### EXERCISE DATA
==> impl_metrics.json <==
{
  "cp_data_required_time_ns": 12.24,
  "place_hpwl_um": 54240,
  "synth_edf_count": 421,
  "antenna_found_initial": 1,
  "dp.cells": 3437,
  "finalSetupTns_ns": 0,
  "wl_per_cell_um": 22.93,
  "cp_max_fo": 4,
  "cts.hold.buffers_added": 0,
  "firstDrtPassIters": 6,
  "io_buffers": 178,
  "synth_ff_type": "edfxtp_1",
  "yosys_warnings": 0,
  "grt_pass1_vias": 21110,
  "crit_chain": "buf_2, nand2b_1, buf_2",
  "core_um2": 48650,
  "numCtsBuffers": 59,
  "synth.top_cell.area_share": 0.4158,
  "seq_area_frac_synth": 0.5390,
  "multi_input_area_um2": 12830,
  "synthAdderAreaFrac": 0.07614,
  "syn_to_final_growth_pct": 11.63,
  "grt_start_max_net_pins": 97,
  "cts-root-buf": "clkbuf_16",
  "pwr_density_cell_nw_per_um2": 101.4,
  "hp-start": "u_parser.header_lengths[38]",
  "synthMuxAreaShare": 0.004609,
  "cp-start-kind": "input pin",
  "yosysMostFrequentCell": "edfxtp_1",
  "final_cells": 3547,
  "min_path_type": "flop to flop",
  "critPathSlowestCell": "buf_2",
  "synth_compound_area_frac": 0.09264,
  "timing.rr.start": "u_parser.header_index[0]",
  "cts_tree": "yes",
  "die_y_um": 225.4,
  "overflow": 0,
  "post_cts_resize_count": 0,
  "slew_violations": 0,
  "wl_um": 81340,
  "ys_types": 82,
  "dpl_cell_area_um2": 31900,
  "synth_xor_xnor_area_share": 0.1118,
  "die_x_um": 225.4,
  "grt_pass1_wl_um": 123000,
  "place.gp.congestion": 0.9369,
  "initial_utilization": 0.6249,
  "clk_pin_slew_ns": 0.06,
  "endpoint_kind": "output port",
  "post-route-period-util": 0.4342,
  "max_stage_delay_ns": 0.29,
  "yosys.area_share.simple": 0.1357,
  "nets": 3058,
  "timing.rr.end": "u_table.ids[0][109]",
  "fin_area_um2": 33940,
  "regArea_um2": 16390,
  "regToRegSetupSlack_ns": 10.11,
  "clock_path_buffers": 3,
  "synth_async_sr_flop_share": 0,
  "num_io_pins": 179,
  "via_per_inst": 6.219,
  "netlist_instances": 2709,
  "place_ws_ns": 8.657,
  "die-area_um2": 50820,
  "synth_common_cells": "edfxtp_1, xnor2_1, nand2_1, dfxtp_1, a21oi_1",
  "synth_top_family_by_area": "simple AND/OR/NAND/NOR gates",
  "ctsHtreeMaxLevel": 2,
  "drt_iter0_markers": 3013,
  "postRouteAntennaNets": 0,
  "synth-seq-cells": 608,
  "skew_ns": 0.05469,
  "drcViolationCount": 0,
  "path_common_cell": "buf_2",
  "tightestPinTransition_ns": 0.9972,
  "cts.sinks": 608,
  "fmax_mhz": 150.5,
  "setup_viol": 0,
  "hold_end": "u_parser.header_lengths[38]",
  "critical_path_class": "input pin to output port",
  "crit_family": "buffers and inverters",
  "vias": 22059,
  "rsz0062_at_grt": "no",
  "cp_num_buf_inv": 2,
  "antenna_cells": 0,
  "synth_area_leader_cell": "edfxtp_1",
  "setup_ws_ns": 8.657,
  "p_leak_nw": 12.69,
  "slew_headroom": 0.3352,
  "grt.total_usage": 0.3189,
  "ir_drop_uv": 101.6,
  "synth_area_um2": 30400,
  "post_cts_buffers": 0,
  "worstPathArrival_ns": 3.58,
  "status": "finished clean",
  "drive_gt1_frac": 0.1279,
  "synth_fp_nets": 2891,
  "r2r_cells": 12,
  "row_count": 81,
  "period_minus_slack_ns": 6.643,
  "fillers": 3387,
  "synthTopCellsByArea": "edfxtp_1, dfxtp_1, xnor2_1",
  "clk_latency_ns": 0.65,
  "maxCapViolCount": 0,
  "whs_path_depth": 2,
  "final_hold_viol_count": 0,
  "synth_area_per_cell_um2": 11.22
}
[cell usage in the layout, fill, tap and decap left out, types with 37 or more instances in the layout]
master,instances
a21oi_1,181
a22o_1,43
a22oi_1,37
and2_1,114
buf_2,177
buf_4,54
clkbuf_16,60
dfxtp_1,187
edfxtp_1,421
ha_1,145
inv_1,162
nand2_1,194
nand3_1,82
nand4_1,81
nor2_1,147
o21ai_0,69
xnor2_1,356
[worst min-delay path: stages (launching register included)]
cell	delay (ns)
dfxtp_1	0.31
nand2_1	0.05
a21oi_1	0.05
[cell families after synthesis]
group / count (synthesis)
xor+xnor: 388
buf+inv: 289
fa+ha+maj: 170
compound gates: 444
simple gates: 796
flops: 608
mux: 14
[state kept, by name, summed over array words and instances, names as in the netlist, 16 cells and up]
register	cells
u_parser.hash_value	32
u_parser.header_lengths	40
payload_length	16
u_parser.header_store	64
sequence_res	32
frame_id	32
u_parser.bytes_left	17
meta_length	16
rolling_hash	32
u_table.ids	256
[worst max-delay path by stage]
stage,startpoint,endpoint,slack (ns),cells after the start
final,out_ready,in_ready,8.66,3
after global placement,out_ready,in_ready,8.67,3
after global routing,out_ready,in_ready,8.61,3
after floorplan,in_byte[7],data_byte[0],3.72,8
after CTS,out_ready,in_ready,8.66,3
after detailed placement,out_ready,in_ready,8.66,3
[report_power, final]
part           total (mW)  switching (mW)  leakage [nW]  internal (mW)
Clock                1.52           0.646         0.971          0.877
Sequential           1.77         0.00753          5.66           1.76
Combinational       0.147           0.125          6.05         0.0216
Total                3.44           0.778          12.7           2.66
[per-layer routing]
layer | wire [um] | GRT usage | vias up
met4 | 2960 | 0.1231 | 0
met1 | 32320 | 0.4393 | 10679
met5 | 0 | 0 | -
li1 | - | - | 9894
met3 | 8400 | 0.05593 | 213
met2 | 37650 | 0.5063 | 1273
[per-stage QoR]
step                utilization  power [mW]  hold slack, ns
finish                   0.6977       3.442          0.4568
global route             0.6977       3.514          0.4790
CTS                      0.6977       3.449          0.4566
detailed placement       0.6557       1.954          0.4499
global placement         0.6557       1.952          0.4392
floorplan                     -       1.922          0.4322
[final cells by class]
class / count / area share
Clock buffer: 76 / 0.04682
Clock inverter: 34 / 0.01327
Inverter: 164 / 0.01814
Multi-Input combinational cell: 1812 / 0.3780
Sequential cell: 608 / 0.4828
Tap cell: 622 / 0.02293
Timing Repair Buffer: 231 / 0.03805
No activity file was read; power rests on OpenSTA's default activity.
$ cat src/rtl/shp_pkg.sv
// Package for the 3x3 sharpening stream block: field widths, reset values and
// the window state type shared by the top level and the kernel.
// Depends on nothing.
package shp_pkg;

   localparam int PIX_W     = 8;
   localparam int DATA_W    = 32;
   localparam int MASK_W    = 4;
   localparam int BUS_LANES = DATA_W / PIX_W;
   localparam int COL_W     = 12;
   localparam int CNT_W     = COL_W + 1;

   localparam logic [COL_W-1:0] ROW_LEN_RESET = 12'd2048;

   typedef logic [PIX_W-1:0] pix_type;

   // Pixels of the previous column (top, middle, bottom) and the middle pixel
   // two columns back.
   typedef struct packed {
      pix_type top;
      pix_type mid;
      pix_type bot;
      pix_type mid2;
   } win_type;

endpackage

### INSTRUCTIONS TO FOLLOW
Set down the whole of the data, exactly as it stands.

### ANSWER BOX
==> impl_metrics.json <==
{
  "cp_data_required_time_ns": 12.24,
  "place_hpwl_um": 54240,
  "synth_edf_count": 421,
  "antenna_found_initial": 1,
  "dp.cells": 3437,
  "finalSetupTns_ns": 0,
  "wl_per_cell_um": 22.93,
  "cp_max_fo": 4,
  "cts.hold.buffers_added": 0,
  "firstDrtPassIters": 6,
  "io_buffers": 178,
  "synth_ff_type": "edfxtp_1",
  "yosys_warnings": 0,
  "grt_pass1_vias": 21110,
  "crit_chain": "buf_2, nand2b_1, buf_2",
  "core_um2": 48650,
  "numCtsBuffers": 59,
  "synth.top_cell.area_share": 0.4158,
  "seq_area_frac_synth": 0.5390,
  "multi_input_area_um2": 12830,
  "synthAdderAreaFrac": 0.07614,
  "syn_to_final_growth_pct": 11.63,
  "grt_start_max_net_pins": 97,
  "cts-root-buf": "clkbuf_16",
  "pwr_density_cell_nw_per_um2": 101.4,
  "hp-start": "u_parser.header_lengths[38]",
  "synthMuxAreaShare": 0.004609,
  "cp-start-kind": "input pin",
  "yosysMostFrequentCell": "edfxtp_1",
  "final_cells": 3547,
  "min_path_type": "flop to flop",
  "critPathSlowestCell": "buf_2",
  "synth_compound_area_frac": 0.09264,
  "timing.rr.start": "u_parser.header_index[0]",
  "cts_tree": "yes",
  "die_y_um": 225.4,
  "overflow": 0,
  "post_cts_resize_count": 0,
  "slew_violations": 0,
  "wl_um": 81340,
  "ys_types": 82,
  "dpl_cell_area_um2": 31900,
  "synth_xor_xnor_area_share": 0.1118,
  "die_x_um": 225.4,
  "grt_pass1_wl_um": 123000,
  "place.gp.congestion": 0.9369,
  "initial_utilization": 0.6249,
  "clk_pin_slew_ns": 0.06,
  "endpoint_kind": "output port",
  "post-route-period-util": 0.4342,
  "max_stage_delay_ns": 0.29,
  "yosys.area_share.simple": 0.1357,
  "nets": 3058,
  "timing.rr.end": "u_table.ids[0][109]",
  "fin_area_um2": 33940,
  "regArea_um2": 16390,
  "regToRegSetupSlack_ns": 10.11,
  "clock_path_buffers": 3,
  "synth_async_sr_flop_share": 0,
  "num_io_pins": 179,
  "via_per_inst": 6.219,
  "netlist_instances": 2709,
  "place_ws_ns": 8.657,
  "die-area_um2": 50820,
  "synth_common_cells": "edfxtp_1, xnor2_1, nand2_1, dfxtp_1, a21oi_1",
  "synth_top_family_by_area": "simple AND/OR/NAND/NOR gates",
  "ctsHtreeMaxLevel": 2,
  "drt_iter0_markers": 3013,
  "postRouteAntennaNets": 0,
  "synth-seq-cells": 608,
  "skew_ns": 0.05469,
  "drcViolationCount": 0,
  "path_common_cell": "buf_2",
  "tightestPinTransition_ns": 0.9972,
  "cts.sinks": 608,
  "fmax_mhz": 150.5,
  "setup_viol": 0,
  "hold_end": "u_parser.header_lengths[38]",
  "critical_path_class": "input pin to output port",
  "crit_family": "buffers and inverters",
  "vias": 22059,
  "rsz0062_at_grt": "no",
  "cp_num_buf_inv": 2,
  "antenna_cells": 0,
  "synth_area_leader_cell": "edfxtp_1",
  "setup_ws_ns": 8.657,
  "p_leak_nw": 12.69,
  "slew_headroom": 0.3352,
  "grt.total_usage": 0.3189,
  "ir_drop_uv": 101.6,
  "synth_area_um2": 30400,
  "post_cts_buffers": 0,
  "worstPathArrival_ns": 3.58,
  "status": "finished clean",
  "drive_gt1_frac": 0.1279,
  "synth_fp_nets": 2891,
  "r2r_cells": 12,
  "row_count": 81,
  "period_minus_slack_ns": 6.643,
  "fillers": 3387,
  "synthTopCellsByArea": "edfxtp_1, dfxtp_1, xnor2_1",
  "clk_latency_ns": 0.65,
  "maxCapViolCount": 0,
  "whs_path_depth": 2,
  "final_hold_viol_count": 0,
  "synth_area_per_cell_um2": 11.22
}
[cell usage in the layout, fill, tap and decap left out, types with 37 or more instances in the layout]
master,instances
a21oi_1,181
a22o_1,43
a22oi_1,37
and2_1,114
buf_2,177
buf_4,54
clkbuf_16,60
dfxtp_1,187
edfxtp_1,421
ha_1,145
inv_1,162
nand2_1,194
nand3_1,82
nand4_1,81
nor2_1,147
o21ai_0,69
xnor2_1,356
[worst min-delay path: stages (launching register included)]
cell	delay (ns)
dfxtp_1	0.31
nand2_1	0.05
a21oi_1	0.05
[cell families after synthesis]
group / count (synthesis)
xor+xnor: 388
buf+inv: 289
fa+ha+maj: 170
compound gates: 444
simple gates: 796
flops: 608
mux: 14
[state kept, by name, summed over array words and instances, names as in the netlist, 16 cells and up]
register	cells
u_parser.hash_value	32
u_parser.header_lengths	40
payload_length	16
u_parser.header_store	64
sequence_res	32
frame_id	32
u_parser.bytes_left	17
meta_length	16
rolling_hash	32
u_table.ids	256
[worst max-delay path by stage]
stage,startpoint,endpoint,slack (ns),cells after the start
final,out_ready,in_ready,8.66,3
after global placement,out_ready,in_ready,8.67,3
after global routing,out_ready,in_ready,8.61,3
after floorplan,in_byte[7],data_byte[0],3.72,8
after CTS,out_ready,in_ready,8.66,3
after detailed placement,out_ready,in_ready,8.66,3
[report_power, final]
part           total (mW)  switching (mW)  leakage [nW]  internal (mW)
Clock                1.52           0.646         0.971          0.877
Sequential           1.77         0.00753          5.66           1.76
Combinational       0.147           0.125          6.05         0.0216
Total                3.44           0.778          12.7           2.66
[per-layer routing]
layer | wire [um] | GRT usage | vias up
met4 | 2960 | 0.1231 | 0
met1 | 32320 | 0.4393 | 10679
met5 | 0 | 0 | -
li1 | - | - | 9894
met3 | 8400 | 0.05593 | 213
met2 | 37650 | 0.5063 | 1273
[per-stage QoR]
step                utilization  power [mW]  hold slack, ns
finish                   0.6977       3.442          0.4568
global route             0.6977       3.514          0.4790
CTS                      0.6977       3.449          0.4566
detailed placement       0.6557       1.954          0.4499
global placement         0.6557       1.952          0.4392
floorplan                     -       1.922          0.4322
[final cells by class]
class / count / area share
Clock buffer: 76 / 0.04682
Clock inverter: 34 / 0.01327
Inverter: 164 / 0.01814
Multi-Input combinational cell: 1812 / 0.3780
Sequential cell: 608 / 0.4828
Tap cell: 622 / 0.02293
Timing Repair Buffer: 231 / 0.03805
No activity file was read; power rests on OpenSTA's default activity.
$ cat src/rtl/shp_pkg.sv
// Package for the 3x3 sharpening stream block: field widths, reset values and
// the window state type shared by the top level and the kernel.
// Depends on nothing.
package shp_pkg;

   localparam int PIX_W     = 8;
   localparam int DATA_W    = 32;
   localparam int MASK_W    = 4;
   localparam int BUS_LANES = DATA_W / PIX_W;
   localparam int COL_W     = 12;
   localparam int CNT_W     = COL_W + 1;

   localparam logic [COL_W-1:0] ROW_LEN_RESET = 12'd2048;

   typedef logic [PIX_W-1:0] pix_type;

   // Pixels of the previous column (top, middle, bottom) and the middle pixel
   // two columns back.
   typedef struct packed {
      pix_type top;
      pix_type mid;
      pix_type bot;
      pix_type mid2;
   } win_type;

endpackage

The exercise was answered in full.